Holde Golap (lit. 'The Yellow Rose') is a 2015 Bengali novel by the Indian author Swapnamoy Chakraborty. It portrays the social exclusion of transgender and intersex people of Bengal. An acclaimed work of queer literature, it has received multiple accolades, including the 2012 Ananda Puraskar. It was first serialized in the weekly Robbar magazine between 2012 and 2013, and was published as a book in 2015 by Dey's Publishing. It became instantly successful after its release and stayed in the bestseller list from May to July.
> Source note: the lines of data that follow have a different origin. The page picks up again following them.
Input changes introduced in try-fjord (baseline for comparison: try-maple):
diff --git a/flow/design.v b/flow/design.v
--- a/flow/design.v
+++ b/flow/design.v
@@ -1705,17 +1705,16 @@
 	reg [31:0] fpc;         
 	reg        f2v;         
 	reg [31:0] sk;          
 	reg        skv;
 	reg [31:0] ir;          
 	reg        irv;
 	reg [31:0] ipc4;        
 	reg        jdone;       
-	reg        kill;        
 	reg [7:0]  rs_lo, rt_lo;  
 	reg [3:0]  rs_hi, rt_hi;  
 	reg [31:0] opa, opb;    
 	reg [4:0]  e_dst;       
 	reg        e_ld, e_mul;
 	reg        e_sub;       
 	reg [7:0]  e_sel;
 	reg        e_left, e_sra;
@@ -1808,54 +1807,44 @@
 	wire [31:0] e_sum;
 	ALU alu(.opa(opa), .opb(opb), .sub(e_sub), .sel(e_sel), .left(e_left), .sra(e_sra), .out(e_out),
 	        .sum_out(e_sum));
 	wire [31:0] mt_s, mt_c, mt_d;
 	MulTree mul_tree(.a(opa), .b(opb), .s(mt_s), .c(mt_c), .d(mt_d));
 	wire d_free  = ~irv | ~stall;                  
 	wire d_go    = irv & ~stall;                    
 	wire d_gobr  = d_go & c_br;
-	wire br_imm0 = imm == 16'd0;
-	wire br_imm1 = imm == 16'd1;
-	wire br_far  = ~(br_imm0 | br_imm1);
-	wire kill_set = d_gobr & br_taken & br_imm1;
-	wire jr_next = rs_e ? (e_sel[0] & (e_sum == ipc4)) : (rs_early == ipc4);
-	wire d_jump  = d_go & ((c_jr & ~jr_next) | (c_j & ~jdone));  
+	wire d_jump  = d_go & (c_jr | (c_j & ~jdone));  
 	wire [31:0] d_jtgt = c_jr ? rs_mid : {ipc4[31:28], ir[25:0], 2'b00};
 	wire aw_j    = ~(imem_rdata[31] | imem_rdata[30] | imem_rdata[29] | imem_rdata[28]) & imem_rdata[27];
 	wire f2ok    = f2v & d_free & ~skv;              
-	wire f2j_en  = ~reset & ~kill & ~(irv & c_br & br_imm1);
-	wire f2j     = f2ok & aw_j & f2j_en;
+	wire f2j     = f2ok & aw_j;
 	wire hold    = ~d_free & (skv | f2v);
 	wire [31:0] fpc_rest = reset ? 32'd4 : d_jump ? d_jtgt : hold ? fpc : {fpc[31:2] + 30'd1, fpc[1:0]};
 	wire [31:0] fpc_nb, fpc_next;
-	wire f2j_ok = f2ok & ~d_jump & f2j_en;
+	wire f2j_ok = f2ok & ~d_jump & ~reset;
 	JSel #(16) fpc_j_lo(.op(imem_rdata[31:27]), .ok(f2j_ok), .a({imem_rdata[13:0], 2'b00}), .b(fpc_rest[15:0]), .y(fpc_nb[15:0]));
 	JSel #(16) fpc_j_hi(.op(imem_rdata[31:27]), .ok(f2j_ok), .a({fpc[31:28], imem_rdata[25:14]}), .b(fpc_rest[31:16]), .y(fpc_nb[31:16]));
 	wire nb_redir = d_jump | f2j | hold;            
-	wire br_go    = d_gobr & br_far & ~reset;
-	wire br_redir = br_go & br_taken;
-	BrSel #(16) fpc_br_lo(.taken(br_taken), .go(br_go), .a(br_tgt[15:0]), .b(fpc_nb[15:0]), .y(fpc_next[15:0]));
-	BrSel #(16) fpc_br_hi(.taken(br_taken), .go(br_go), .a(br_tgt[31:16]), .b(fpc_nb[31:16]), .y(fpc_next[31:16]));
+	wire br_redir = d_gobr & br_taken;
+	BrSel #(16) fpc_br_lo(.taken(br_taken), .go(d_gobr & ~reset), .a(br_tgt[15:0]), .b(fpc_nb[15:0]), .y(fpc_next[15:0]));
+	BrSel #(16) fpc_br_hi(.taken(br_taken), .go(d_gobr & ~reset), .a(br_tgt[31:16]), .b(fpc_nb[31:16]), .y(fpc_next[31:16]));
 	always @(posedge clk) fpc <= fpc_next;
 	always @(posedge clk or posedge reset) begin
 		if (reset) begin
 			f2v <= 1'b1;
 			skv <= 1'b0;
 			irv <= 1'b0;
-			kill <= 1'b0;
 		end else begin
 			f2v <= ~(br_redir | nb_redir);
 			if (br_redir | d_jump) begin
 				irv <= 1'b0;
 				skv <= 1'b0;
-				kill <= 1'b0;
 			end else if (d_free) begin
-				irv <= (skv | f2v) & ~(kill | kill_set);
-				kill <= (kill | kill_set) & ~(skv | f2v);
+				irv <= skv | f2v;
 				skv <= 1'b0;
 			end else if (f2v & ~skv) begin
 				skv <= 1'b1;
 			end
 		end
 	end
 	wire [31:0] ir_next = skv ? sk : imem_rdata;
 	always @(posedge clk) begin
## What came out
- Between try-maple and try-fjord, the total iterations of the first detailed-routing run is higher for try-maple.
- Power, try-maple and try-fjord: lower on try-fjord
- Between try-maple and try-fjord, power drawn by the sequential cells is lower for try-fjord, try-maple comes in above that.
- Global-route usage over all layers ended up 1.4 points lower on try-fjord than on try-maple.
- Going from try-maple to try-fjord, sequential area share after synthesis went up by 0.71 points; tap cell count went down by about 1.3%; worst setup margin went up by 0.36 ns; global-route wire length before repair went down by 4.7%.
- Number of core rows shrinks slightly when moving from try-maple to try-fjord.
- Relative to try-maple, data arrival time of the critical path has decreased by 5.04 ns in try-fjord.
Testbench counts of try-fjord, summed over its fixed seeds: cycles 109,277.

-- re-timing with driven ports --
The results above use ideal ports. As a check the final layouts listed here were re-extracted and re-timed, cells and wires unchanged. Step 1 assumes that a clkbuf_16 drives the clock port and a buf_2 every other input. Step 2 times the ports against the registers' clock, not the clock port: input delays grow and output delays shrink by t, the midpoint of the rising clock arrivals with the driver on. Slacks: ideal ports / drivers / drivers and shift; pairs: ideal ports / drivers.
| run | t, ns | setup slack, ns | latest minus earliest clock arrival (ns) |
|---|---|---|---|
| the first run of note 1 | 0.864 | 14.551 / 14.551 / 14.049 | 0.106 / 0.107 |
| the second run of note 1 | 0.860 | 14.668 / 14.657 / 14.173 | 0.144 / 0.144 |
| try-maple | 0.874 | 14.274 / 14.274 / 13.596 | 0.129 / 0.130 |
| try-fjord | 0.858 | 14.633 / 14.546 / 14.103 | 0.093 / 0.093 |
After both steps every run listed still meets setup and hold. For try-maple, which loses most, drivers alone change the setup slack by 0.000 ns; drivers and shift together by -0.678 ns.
What follows belongs to an exercise in optimizing a design on an open flow for small area and a short achievable clock period; a production flow would make more cautious choices.
Where RTL was checked, it was by simulation tests only, not by an equivalence proof against the original.
No activity file was given, so power comes from the tool's default toggle rates.

// uart_top
module uart_top (
    input  wire        clk,
    input  wire        rst,
    input  wire [31:0] baudrate,
    input  wire [1:0]  stop_bits,
    input  wire        parity_en,
    input  wire        parity_type,
    input  wire [7:0]  tx_data,
    input  wire        tx_valid,
    output wire        tx_ready,
    output wire        tx,
    input  wire        rx,
    input  wire        rx_valid,
    output wire        rx_ready,
    output wire [7:0]  rx_data,
    output wire        rx_parity_valid
);
reg [24:0] b;        
reg        b_hi;     
reg [1:0]  sb;
reg        pe;
always @(posedge clk) begin
    b    <= baudrate[24:0];
    b_hi <= |baudrate[31:25];
    sb   <= stop_bits;
    pe   <= parity_en;
end
wire z = b_hi | (b > 25'd25000000);
uart_tx u_tx (
    .rst(rst), .clk(clk), .data(tx_data), .b(b), .z(z), .valid(tx_valid),
    .stop_bits(sb), .parity_en(pe), .parity_type(parity_type),
    .ready(tx_ready), .tx(tx)
);
uart_rx u_rx (
    .rst(rst), .clk(clk), .rx(rx), .b(b), .z(z), .valid(rx_valid),
    .stop_bits(sb), .parity_en(pe), .parity_type(parity_type),
    .parity_valid(rx_parity_valid), .ready(rx_ready), .rx_data(rx_data)
);
endmodule
export LEC_CHECK = 0
export CAP_MARGIN = 20
export CORE_MARGIN = 2
export CORE_UTILIZATION = 40
export CTS_BUF_LIST = sky130_fd_sc_hd__clkbuf_4 sky130_fd_sc_hd__clkbuf_8
export CTS_CLUSTER_DIAMETER = 100
export CTS_CLUSTER_SIZE = 30
export PLACE_DENSITY = 0.6
export SLEW_MARGIN = 20
create_clock -name core_clock -period 120.0 [get_ports {clk}]
standard.sh (not shown) runs the stock make flow with config.mk's settings and CLKGATE_MAP_FILE= SYNTH_SCRIPT=/design/flow/synth_recipe.tcl, a recipe that flattens the netlist after the stock synthesis.
==> flow/flow/run.sh <==
#!/bin/bash
# The standard layout (standard.sh: the standard flow's synthesis and ORFS flow), with the
# port buffers that placement inserts on every input and output made
# sky130_fd_sc_hd__buf_1 instead of the default buffer cell.
set -euo pipefail
export BUFFER_PORTS_ARGS="-buffer_cell sky130_fd_sc_hd__buf_1"
bash standard.sh > standard.log 2>&1
Rerun with:
- CORE_UTILIZATION: 40 -> 60
- CTS_BUF_LIST: sky130_fd_sc_hd__clkbuf_4 sky130_fd_sc_hd__clkbuf_8 -> sky130_fd_sc_hd__clkbuf_4
- PLACE_DENSITY: 0.6 -> 0.7
Effect: The new run completed without violations; cell area came out lower by 2.7%; global-route usage came out higher by 7.3 points; fmax hardly moves; worst setup slack degrades by 70 ps.
From an optimization exercise on the open Yosys and OpenROAD flow, aimed at small area and a short achievable clock period; shortcuts taken in it are not production practice. Only simulation tests tie the RTL to the original design; equivalence was not proved.

**flow/constraint.sdc**
```tcl
create_clock -name core_clock -period 7.5 [get_ports {CLK}]
set_input_delay 1.5000 -clock core_clock [delete_from_list [all_inputs] [get_ports {CLK}]]
set_output_delay 1.5000 -clock core_clock [all_outputs]
set_load 0.01 [all_outputs]
```
**flow/flow/run.sh**
```bash
#!/bin/bash
# Layout flow: the standard ORFS flow, with Yosys's full/half-adder
# extraction turned off (the RTL already spells out its adders as prefix
# networks), larger clock-tree sink clusters without dummy loads, and more
# antenna-repair rounds after detailed routing.
set -euo pipefail
bash standard.sh ADDER_MAP_FILE= MAX_REPAIR_ANTENNAS_ITER_DRT=10 \
  "CTS_ARGS=-sink_clustering_enable -repair_clock_nets -dont_use_dummy_load -sink_clustering_size 24 -sink_clustering_max_diameter 80" \
  finish > standard.log 2>&1
```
The novel combines a historical approach with precise, accessible prose and frequently uses the slang used within the Hijra community.

== Background ==
The idea for Holde Golap came when Chakraborty worked as a transmission executive at the All India Radio in Kolkata. In 1995, he began a radio show about sex education called Sandhikkhan. One day he received a letter from a mother who was upset that her son was gay, asking why the program said homosexuality was not a disease. This letter inspired Chakraborty to learn more. For the next fifteen years, he met with members of the queer community, interviewed them, and read books, local magazines to build the plot for his novel. He also spoke to medical professionals including plastic surgeons, and other notable social workers such as Manabi Bandopadhyay, who became India's first openly transgender college principal.

== Reception ==
At the time of its release, the novel was lauded for being first of its kind. In recent years, however, scholars have criticized its cisgender gaze, as it relies on a narration style of looking at the trans and queer characters from the outside, and at times, focuses too much on the medical terms instead of the actual lived experience of the characters.

== In popular culture ==
In 2019, Chakraborty alleged that Kaushik Ganguly's fillm Nagarkirtan was plagiarised his novel, though he later retracted the claim.